Au retour, dans l'encombrement des voitures qui rentraient par le bord du lac, la calèche dut marcher au pas. Un moment, l'embarras devint tel qu'il lui fallut même s'arrêter.

Le soleil se couchait dans un ciel d'octobre, d'un gris clair, strié à l'horizon de minces nuages. Un dernier rayon, qui tombait des massifs lointains de la cascade, enfilait la chaussée, baignant d'une lumière rousse et pâlie la longue suite des voitures devenues immobiles. Les lueurs d'or, les éclairs vifs que jetaient les roues semblaient s'être fixés le long des réchampis jaune paille de la calèche, dont les panneaux gros bleu reflétaient des coins du paysage environnant. Et, plus haut, en plein dans la clarté rousse qui les éclairait par- derrière, et qui faisait luire les boutons de cuivre de leurs capotes à demi pliées, retombant du siège, le cocher et le valet de pied, avec leur livrée bleu sombre, leurs culottes mastic et leurs gilets rayés noir et jaune, se tenaient raides, graves et patients, comme des laquais de bonne maison qu'un embarras de voitures ne parvient pas à fâcher. Leurs chapeaux, ornés d'une cocarde noire, avaient une grande dignité. Seuls, les chevaux, un superbe attelage bai, soufflaient d'impatience.

- Tiens, dit Maxime, Laure d'Aurigny, là-bas, dans ce coupé... Vois donc, Renée.

Renée se souleva légèrement, cligna les yeux, avec cette moue exquise que lui faisait faire la faiblesse de sa vue.

- Je la croyais en fuite, dit-elle... Elle a changé la couleur de ses cheveux, n'est-ce pas ?

- Oui, reprit Maxime en riant, son nouvel amant déteste le rouge.

Renée, penchée en avant, la main appuyée sur la portière basse de la calèche, regardait, éveillée du rêve triste qui, depuis une heure, la tenait silencieuse, allongée au fond de la voiture, comme dans une chaise longue de convalescente. Elle portait, sur une robe de soie mauve, à tablier et à tunique, garnie de larges volants plissés, un petit paletot de drap blanc, aux revers de velours mauve, qui lui donnait un grand air de crânerie. Ses étranges cheveux fauve pâle, dont la couleur rappelait celle du beurre fin, étaient à peine cachés par un mince chapeau orné d'une touffe de roses du Bengale. Elle continuait à cligner des yeux, avec sa mine de garçon impertinent, son front pur traversé d'une grande ride, sa bouche, dont la lèvre supérieure avançait, ainsi que celle des enfants boudeurs. Puis, comme elle voyait mal, elle prit son binocle, un binocle d'homme, à garniture d'écaille, et, le tenant à la main sans se le poser sur le nez, elle examina la grosse Laure d'Aurigny tout à son aise, d'un air parfaitement calme.

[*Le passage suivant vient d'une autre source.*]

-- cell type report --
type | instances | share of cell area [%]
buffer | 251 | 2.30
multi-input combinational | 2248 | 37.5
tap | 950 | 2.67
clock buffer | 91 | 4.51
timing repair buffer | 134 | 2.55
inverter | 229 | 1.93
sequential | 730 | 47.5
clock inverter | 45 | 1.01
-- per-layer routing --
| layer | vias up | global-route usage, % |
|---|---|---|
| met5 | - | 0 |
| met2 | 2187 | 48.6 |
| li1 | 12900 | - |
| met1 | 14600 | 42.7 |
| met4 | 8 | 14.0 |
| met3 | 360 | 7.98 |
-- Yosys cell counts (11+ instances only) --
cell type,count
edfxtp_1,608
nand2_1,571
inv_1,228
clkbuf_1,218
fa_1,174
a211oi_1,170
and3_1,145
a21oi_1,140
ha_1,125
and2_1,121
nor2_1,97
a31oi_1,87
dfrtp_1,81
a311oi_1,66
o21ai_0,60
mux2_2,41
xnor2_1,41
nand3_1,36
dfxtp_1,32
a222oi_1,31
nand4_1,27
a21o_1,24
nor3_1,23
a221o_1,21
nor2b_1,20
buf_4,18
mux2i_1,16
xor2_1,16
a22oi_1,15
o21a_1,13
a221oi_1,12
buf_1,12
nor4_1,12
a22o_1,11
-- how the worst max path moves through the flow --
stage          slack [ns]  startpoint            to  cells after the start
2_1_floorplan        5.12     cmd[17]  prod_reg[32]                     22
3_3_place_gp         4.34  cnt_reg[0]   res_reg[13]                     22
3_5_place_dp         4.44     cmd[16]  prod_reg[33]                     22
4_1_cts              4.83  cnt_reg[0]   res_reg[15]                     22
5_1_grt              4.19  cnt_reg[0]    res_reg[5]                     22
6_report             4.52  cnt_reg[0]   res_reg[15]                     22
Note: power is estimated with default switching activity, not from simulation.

Les voitures n'avançaient toujours pas. Au milieu des taches unies, de teinte sombre, que faisait la longue file des coupés, fort nombreux au Bois par cet après-midi d'automne, brillaient le coin d'une glace, le mors d'un cheval, la poignée argentée d'une lanterne, les galons d'un laquais haut placé sur son siège. Çà et là, dans un landau découvert, éclatait un bout d'étoffe, un bout de toilette de femme, soie ou velours. Il était peu à peu tombé un grand silence sur tout ce tapage éteint, devenu immobile. On entendait, du fond des voitures, les conversations des piétons. Il y avait des échanges de regards muets, de portières à portières ; et personne ne causait plus, dans cette attente que coupaient seuls les craquements des harnais et le coup de sabot impatient d'un cheval. Au loin, les voix confuses du Bois se mouraient.

[...]



La Curée - Zola - incipit



Annonce des axes

I. Un début "in media res" (au milieu de)
II. Les indices spatio-temporels
III. Informations sur les personnages



Commentaire littéraire

I. Un début "in media res" (au milieu de)

- Le lecteur est directement projeté dans le récit mais il ne connaît pas le début.
- "Au retour", mais nous ne savons pas d'où puisque l'allée n'est pas racontée.
- "la calèche" : marque que la calèche doit nous être connue et déterminée.
- Même remarque pour la cascade.
- Les personnages sont directement nommés par leur prénom.
- Ces procédés annoncent un futur retour en arrière.
- Il y a de nombreux indices de lieu et de temps.


II. Les indices spatio-temporels

- Aucun nom propre pour les lieux mais l'environnement est bien décrit ("le lac", "la cascade", "la chaussée", "les Bois"). Nous pouvons reconnaître le Bois de Boulogne qui fut aménagé en promenade en 1858.
- Absence de dates précises mais après l'année 1858.
- Mois d'octobre, dans une saison triste et mélancolique.
- Indices du IIème Empire grâce aux habits (principalement ceux de Renée) et aux calèches.
- Indication sur Laure d'Aurigny : demi-mondaine (actrice et prostituée) et est entretenue (voir Nana).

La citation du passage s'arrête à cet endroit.